Dean was making the usual difficult decision between various brands of alcohol when Sam came running down the aisle of the grocery store. He skidded to a stop and hissed, "Dean, we gotta get out of here."
"That leprechaun, from Nebraska? He's here."
Dean frowned. "What, here here? In the grocery store here?"
"In the next aisle, picking out some cream here," Sam said, nodding his head to the left.
"Seriously?" Stepping away from the six-packs, Dean walked to the end of the aisle and carefully peeked around the display of corn chips.
Standing in front of the refrigerated rows of milk, squinting at the sell-by dates on two cartons, was the leprechaun.
Dean jumped back. "Dude," he said, gaping at Sam. "That's him."
"I know. We've gotta get out of here," he repeated, gesturing towards the far-off sanctuary of the automatic sliding doors.
"Right, right," Dean said, following him with only one last, longing look at the beer. They hurried as fast as they could without drawing attention to themselves, not that it did them much good.
"Sam," Dean whispered. "He's following us."
"I see him," Sam said.
The leprechaun was pushing a cart of groceries, humming to himself as he glanced at the shelves on either side. He didn't stop once. Baked goods must not be his thing.
Which gave Dean an idea. Slipping one of his knives into his hand, he picked up a huge paper bag of sugar. The tip of the knife was all he needed to get a stream of the stuff falling onto the floor.
"Oh, man, Dean," Sam said, trying to sound judging and disappointed. It didn't quite work. "That's gonna be a pain in the ass to clean up."
"Not my fault," Dean protested automatically. "These bags always leak, it's poor construction."
The leprechaun looked down at the small pile of sugar on the floor and tsked. Dean and Sam shared a hopeful glance. Once he was distracted by counting the grains, they could make an escape. Yessir, once he stopped frowning at the sugar and started... pushing his cart around the pile? What?

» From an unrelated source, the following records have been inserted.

This is an optimization exercise on Yosys and OpenROAD, whose aim is small area, not a production implementation.
The RTL was checked by simulation tests, not by an equivalence proof against the original design.
Power figures rest on the tool's default switching activity, not on a simulated workload.

File: design/flow/flow/run.sh
#!/bin/bash
# Layout flow: the standard ORFS flow, with
#  - synthesis: ORFS's own script (same register names), but without the
#    half/full-adder extraction and with an area-oriented ABC script
#  - port buffers of the smallest buffer cell
#  - a clock tree without dummy loads
# Each tool's full output goes to a log file in the work folder.
set -euo pipefail
W=$(pwd)
F=$W/flow
# synthesis script: the reference script, with abc calls redirected to flow/area.abc
{
  echo 'proc synth {args} { yosys synth -nofsm -noshare {*}$args }'
  cat "$F/abc_wrap.tcl"
  sed -n '2,$p' "$W/synth_recipe.tcl"
} > "$W/own_synth.tcl"
export OWN_ABC_SCRIPT="$F/area.abc"
bash "$W/standard.sh" SYNTH_SCRIPT="$W/own_synth.tcl" ADDER_MAP_FILE= \
  "BUFFER_PORTS_ARGS=-buffer_cell sky130_fd_sc_hd__buf_1" \
  "CTS_ARGS=-sink_clustering_enable -repair_clock_nets -dont_use_dummy_load -buf_list {sky130_fd_sc_hd__clkbuf_4 sky130_fd_sc_hd__clkbuf_8}" \
  finish > "$W/own_flow_make.log" 2>&1
File: design/flow/flow/abc_wrap.tcl
# Route ORFS's abc call through an area-oriented script: keep the liberty and
# dont_use arguments, drop the speed constraints.
proc abc {args} {
  set keep {}
  for {set i 0} {$i < [llength $args]} {incr i} {
    set a [lindex $args $i]
    if {$a eq "-liberty" || $a eq "-dont_use"} {
      lappend keep $a [lindex $args [expr {$i + 1}]]
      incr i
    } elseif {$a eq "-script" || $a eq "-constr" || $a eq "-D"} {
      incr i
    } else {
      lappend keep $a
    }
  }
  yosys abc -script $::env(OWN_ABC_SCRIPT) {*}$keep
}
File: design/flow/flow/area.abc
strash
&get -n
&deepsyn -T 60
&put
dch -f
map -a
File: design/flow/standard.sh
#!/bin/bash
# synth_recipe.tcl (not shown) runs the flow's synth.tcl, then flattens the netlist and writes it again
# the make line also repeats each setting of config.mk as NAME=value (left out here)
make -C /OpenROAD-flow-scripts/flow DESIGN_CONFIG=/design/flow/config.mk WORK_HOME=/design/flow/orfs CLKGATE_MAP_FILE= SYNTH_SCRIPT=/design/flow/synth_recipe.tcl "${@:-finish}"
File: design/flow/config.mk
export PLATFORM = sky130hd
export DESIGN_NAME = metro
export DESIGN_NICKNAME = metro
export VERILOG_FILES = /design/flow/design.v
export SDC_FILE = /design/flow/constraint.sdc
export NUM_CORES = 4
export LEC_CHECK = 0
export ABC_AREA = 1
export CAP_MARGIN = 20
export CORE_MARGIN = 2
export CORE_UTILIZATION = 60
export SLEW_MARGIN = 20
File: design/flow/constraint.sdc
create_clock -name core_clock -period 10.0 [get_ports {clk}]
set_input_delay 2.0000 -clock core_clock [delete_from_list [all_inputs] [get_ports {clk}]]
set_output_delay 2.0000 -clock core_clock [all_outputs]
set_load 0.01 [all_outputs]
File: design/flow/design.v
`timescale 1ns / 1ps
module metro(
input clk,
input rst,
input sw1,
input sw2,
input sw3,
input sw4,
input sw5,
input sw6,
input swyon1,
input swyon2,
output AB1,
output AB2,
output AB3,
output AB4,
output AB5,
output AB6,
output CD1,
output CD2,
output CD3,
output CD4,
output CD5,
output CD6,
output CD7,
output CD8,
output CD9,
output CD10,
output [6:0] seg,
output [3:0] an
    );
reg [4:0] q;
reg [6:0] h;
wire tick2 = q[4] & ~q[3];                         
wire tick1 = ~q[4] & q[3] & (h == 7'd50);          
always @(posedge clk) begin
    if (rst) begin
        q <= 5'b01111;
        h <= 7'd0;
    end else begin
        q <= {q[3:0], ~q[4]};
        if (tick2) h <= (h[6] & h[5] & h[1] & h[0]) ? 7'd0 : h + 7'd1;
    end
end
wire [1:0] count = h[1:0];
reg init;           
reg [1:0] sc;       
reg [2:0] s3;       
always @(posedge clk) begin
    if (rst) begin
        init <= 1'b1;
        sc <= 2'd0;
        s3 <= 3'd0;
    end else if (tick1) begin
        init <= 1'b0;
        sc <= sc + 2'd1;
        s3 <= s3[2] ? 3'd0 : s3 + 3'd1;
    end
end
wire step = tick1 & s3[2];
reg [1:0] ph;
reg [2:0] sg;
reg [2:0] wt;       
reg yonel;
wire none = ph[1] & ph[0];
wire at = ~ph[1] & ~ph[0];
wire anysw = swyon1 | swyon2;
wire r1 = sw1;
wire r2 = sw2 & anysw;
wire r3 = sw3 & anysw;
wire r4 = sw4 & anysw;
wire r5 = sw5 & anysw;
wire r6 = sw6;
wire [5:0] sgd = {sg == 3'd5, sg == 3'd4, sg == 3'd3, sg == 3'd2, sg == 3'd1, sg == 3'd0};
wire [5:0] ab = ({6{at}} & sgd) | ({6{none}} & {r6, r5, r4, r3, r2, r1});
assign {AB6, AB5, AB4, AB3, AB2, AB1} = ab;
wire [4:0] cdo = {5{ph == 2'd1}} & sgd[4:0];
wire [4:0] cde = {5{ph == 2'd2}} & sgd[4:0];
assign {CD9, CD7, CD5, CD3, CD1} = cdo;
assign {CD10, CD8, CD6, CD4, CD2} = cde;
wire anyab = |ab;
reg [2:0] sel;
always @(*) begin
    if (ab[0]) sel = 3'd0;
    else if (ab[1]) sel = 3'd1;
    else if (ab[2]) sel = 3'd2;
    else if (ab[3]) sel = 3'd3;
    else if (ab[4]) sel = 3'd4;
    else sel = 3'd5;
end
wire yon = yonel & (sw6 | (~swyon1 & ~sw1));
wire wdone = wt[2] & wt[0];     
always @(posedge clk) begin
    if (rst) begin
        ph <= 2'd3;
        sg <= 3'd0;
        wt <= 3'd0;
        yonel <= 1'b1;
    end else if (step) begin
        if (ph[1] == ph[0]) begin
            if (anyab) begin
                if (wdone) begin
                    wt <= 3'd0;
                    if (sel == 3'd0) begin
                        ph <= 2'd1; sg <= 3'd0; yonel <= 1'b0;
                    end else if (sel == 3'd5) begin
                        ph <= 2'd2; sg <= 3'd4; yonel <= 1'b1;
                    end else if (yon) begin
                        ph <= 2'd2; sg <= sel - 3'd1;
                    end else begin
                        ph <= 2'd1; sg <= sel;
                    end
                end else
                    wt <= wt + 3'd1;
            end
        end else if (ph == 2'd1) begin
            ph <= yon ? 2'd0 : 2'd2;
        end else begin
            if (yon) ph <= 2'd1;
            else begin ph <= 2'd0; sg <= sg + 3'd1; end
        end
    end
end
reg [2:0] pend;
reg [2:0] st;
reg [1:0] rr;
always @(posedge clk) begin
    if (rst) begin
        pend <= 3'd0;
        st <= 3'd0;
        rr <= 2'd0;
    end else begin
        if (tick1) pend <= (~init & anyab) ? sel + 3'd1 : 3'd0;
        if (tick2 & (pend != 3'd0)) begin
            st <= pend;
            rr <= sc + 2'd1;
        end
    end
end
wire [1:0] j = rr - count;
reg [4:0] code;
always @(*) begin
    case ({st, j})
        {3'd1, 2'd0}: code = 5'd15;
        {3'd1, 2'd1}: code = 5'd16;
        {3'd1, 2'd2}: code = 5'd17;
        {3'd1, 2'd3}: code = 5'd18;
        {3'd2, 2'd1}: code = 5'd12;
        {3'd2, 2'd2}: code = 5'd13;
        {3'd2, 2'd3}: code = 5'd14;
        {3'd3, 2'd1}: code = 5'd9;
        {3'd3, 2'd2}: code = 5'd10;
        {3'd3, 2'd3}: code = 5'd11;
        {3'd4, 2'd1}: code = 5'd7;
        {3'd4, 2'd2}: code = 5'd8;
        {3'd5, 2'd0}: code = 5'd3;
        {3'd5, 2'd1}: code = 5'd4;
        {3'd5, 2'd2}: code = 5'd5;
        {3'd5, 2'd3}: code = 5'd6;
        {3'd6, 2'd1}: code = 5'd1;
        {3'd6, 2'd2}: code = 5'd2;
        default: code = 5'd0;
    endcase
end
segmento HH(.Y({6'd0, code}), .disp(seg));
reg anf;
always @(posedge clk) begin
    if (rst) anf <= 1'b0;
    else if (tick2) anf <= anyab;
end
assign an = anf ? ~(4'b0001 << count) : 4'b1111;
endmodule
`timescale 1ns / 1ps
module segmento(
input [10:0] Y,
output reg [6:0] disp
    );
always@(Y)begin
case(Y)
0: disp = 7'b0111111;
1: disp = 7'b0001000;
2: disp = 7'b0000011; 
3: disp = 7'b0000011;
4: disp = 7'b0001011;
5: disp = 7'b1000110; 
6: disp = 7'b0000110;
7: disp = 7'b0010010;
8: disp = 7'b0010010;
9: disp = 7'b0010000;
10: disp = 7'b0001100;
11: disp = 7'b1100001;
12: disp = 7'b0001101;
13: disp = 7'b0100001;
14: disp = 7'b0000011;
15: disp = 7'b0111111;
16: disp = 7'b0000111;
17: disp = 7'b0101011;
18: disp = 7'b0101011;
default: disp = 7'b0000000;
endcase
end
endmodule
==> flow_summary.ini, run 1 <==
[global_routing]
grt_pass1_vias = 1606
antenna_found_initial = 0
grt_pass1_wl_um = 6465
gr-total-overflow = 0
grt_max_degree = 16
track_usage_pct = 24.22

[clock_tree]
post_cts_buffers = 0
clk_pin_slew_worst_paths_ps = 100
cts_sinks = 36
holdBufCountCts = 0
cts_tree = built
cts_root_buffer = clkbuf_4
clockBufferDepth = 2
insertion_delay_ps = 330
cts_resized = 0
cts_buffers = 5
htree_levels = 2

[setup_path]
crit_path_cell_trace = buf_1, o21ai_0, clkinv_1, a22oi_1, clkinv_1, nor2_1, nand2_1, nor2_1, clkinv_1, nor2_1, clkinv_1, nor2_1, clkinv_1, nand3_1, nor2_1, a21oi_1, a21oi_1, clkinv_1, nor2_1, nand2_1, a21oi_1, clkinv_1, a31oi_1, a221oi_1
worst_setup_path_end_kind = register
startpoint_type = input port
crit_path_max_fanout = 4
cpMostUsedCell = clkinv_1
critPathMaxStageDelay_ps = 250
cp_slowest_cell = a22oi_1
arrival_ps = 5210
critPathKind = input port to register
cp.required_ps = 10230

[yosys]
synth_area_leader_cell = dfxtp_1
yosysTopAreaCellShare_pct = 39.02
ys_seq_elements = 36
synth_fp_nets = 294
ys.warnings.count = 2
synth.area.top_cells = dfxtp_1, nor2_1, clkinv_1
syn_area_sq_um = 1847
synth_ff_type = dfxtp_1
ys_types = 24
synth-edff-count = 0
synth_most_common_cell = nor2_1
synth.avg_cell_area_sq_um = 6.503
async_flop_share_pct = 0
seq_area_frac_synth_pct = 39.02
syn_inst = 284
synth_commonest_cells = nor2_1, clkinv_1, dfxtp_1, nand2_1, a21oi_1

[sta]
hold_viol_final = 0
hold_ws_ps = 419.3
slew_violations = 0
tightest_slew_ps = 604.2
skew_ps = 15.71
min_period_ps = 4981
setup-violations-final = 0
tns_ps = 0
fin_crit_sh_pct = 49.81
max_freq_ghz = 0.2007
rsz0062_at_grt = no
slew_headroom_pct = 59.37

[job]
cap_violations = 0

[placed_design]
placement.io_buffers = 36
hpwl_um = 3076
place_congestion = 0.8722

[status]
outcome = finished clean

[min_path]
hold_path_class = register to register

[final_layout]
drive_gt1_share_pct = 2.769
num_antenna_cells = 0
area_delta_synth_final_pct = 11.59
nNetsFinal = 337

[detailed_routing]
drtPass1Iterations = 4
remaining_drc_errors = 0
wl_met3_um = 161
wire_per_inst_um = 10.77
ant_nets = 0
maxUsedRoutingLayer = met4
vias = 1894
wl_met1_um = 1904
dr.first_iter.drc_count = 128
vias_per_cell = 5.291
routed_wl_um = 3856
met2_length_um = 1733

[floorplanning]
io-pin-count = 37
coreArea_sq_um = 2978
dieWidth_um = 59.48
fp.dieH_um = 59.48
floorplan.die_area_sq_um = 3538
rows = 20
start_util_pct = 62.02

[power]
power.density_nw_per_um2 = 109.5
leakage_nw = 0.7179
peakVddDrop_mv = 0.08049
layout make-up:
type	instances	area, sq um
Clock buffer	5	37.54
Fill cell	306	917.1
Inverter	61	229.0
Multi-Input combinational cell	187	897.1
Sequential cell	36	720.7
Tap cell	33	41.29
Timing Repair Buffer	36	135.1
worst paths after layout:
check | startpoint | end | slack, ps | depth (start not counted)
worst min register to register | q[2] | q[3] | 420 | 1
worst max register to register | ph[1] | sg[1] | 6380 | 25
worst max-delay path | swyon1 | sg[1] | 5020 | 24
worst min-delay path | q[2] | q[3] | 420 | 1
flip-flops by register name, summed over array words and instances (netlist names):
name and flops:
h 7, q 5, pend 3, s3 3
sg 3, st 3, wt 3, ph 2
rr 2, sc 2, anf 1, init 1
yonel 1
layer usage:
layer	vias up	track usage, %
li1	1017	-
met1	820	30.85
met2	50	38.46
met3	7	7.860
met4	0	8.117
met5	-	0
where the power goes:
| part | total [W] | switching (W) | internal [W] | leakage, nW |
|---|---|---|---|---|
| Combinational | 0.0000164 | 0.0000111 | 0.00000531 | 0.404 |
| Sequential | 0.000145 | 0.000000928 | 0.000145 | 0.291 |
| Clock | 0.0000639 | 0.0000404 | 0.0000235 | 0.0230 |
worst max-delay path, delay by kind of cell:
family          cells  cell delay, ps
simple gates        9            1220
compound gates      7            1080
buf+inv             8             910
layout by cell type, fill, tap and decap left out, types with 8 or more instances in the layout:
cell type	n
a21oi_1	19
dfxtp_1	36
o22ai_1	9
buf_1	36
nand2_1	34
o21ai_0	14
clkinv_1	61
nor2_1	64
nor3_1	12
nand3_1	8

Maneuvering his cart around the mess, the leprechaun left the aisle, politely informing one of the store's workers of the spill.
Sam stared after the disappearing leprechaun. Dean looked down at his pile of sugar, which was still steadily growing.
"So," Sam started.
"Not a leprechaun."
Dean set his opened bag of sugar down carefully, and brushed a few stray grains off his shirt. "We should probably - "
They made a dash for the sliding doors. The not-leprechaun, one Richard Woolsey, helpfully pointed out the spill to a disgruntled teenage employee of the store, and then went back to his grocery shopping.
He really had missed Earth foods while off world.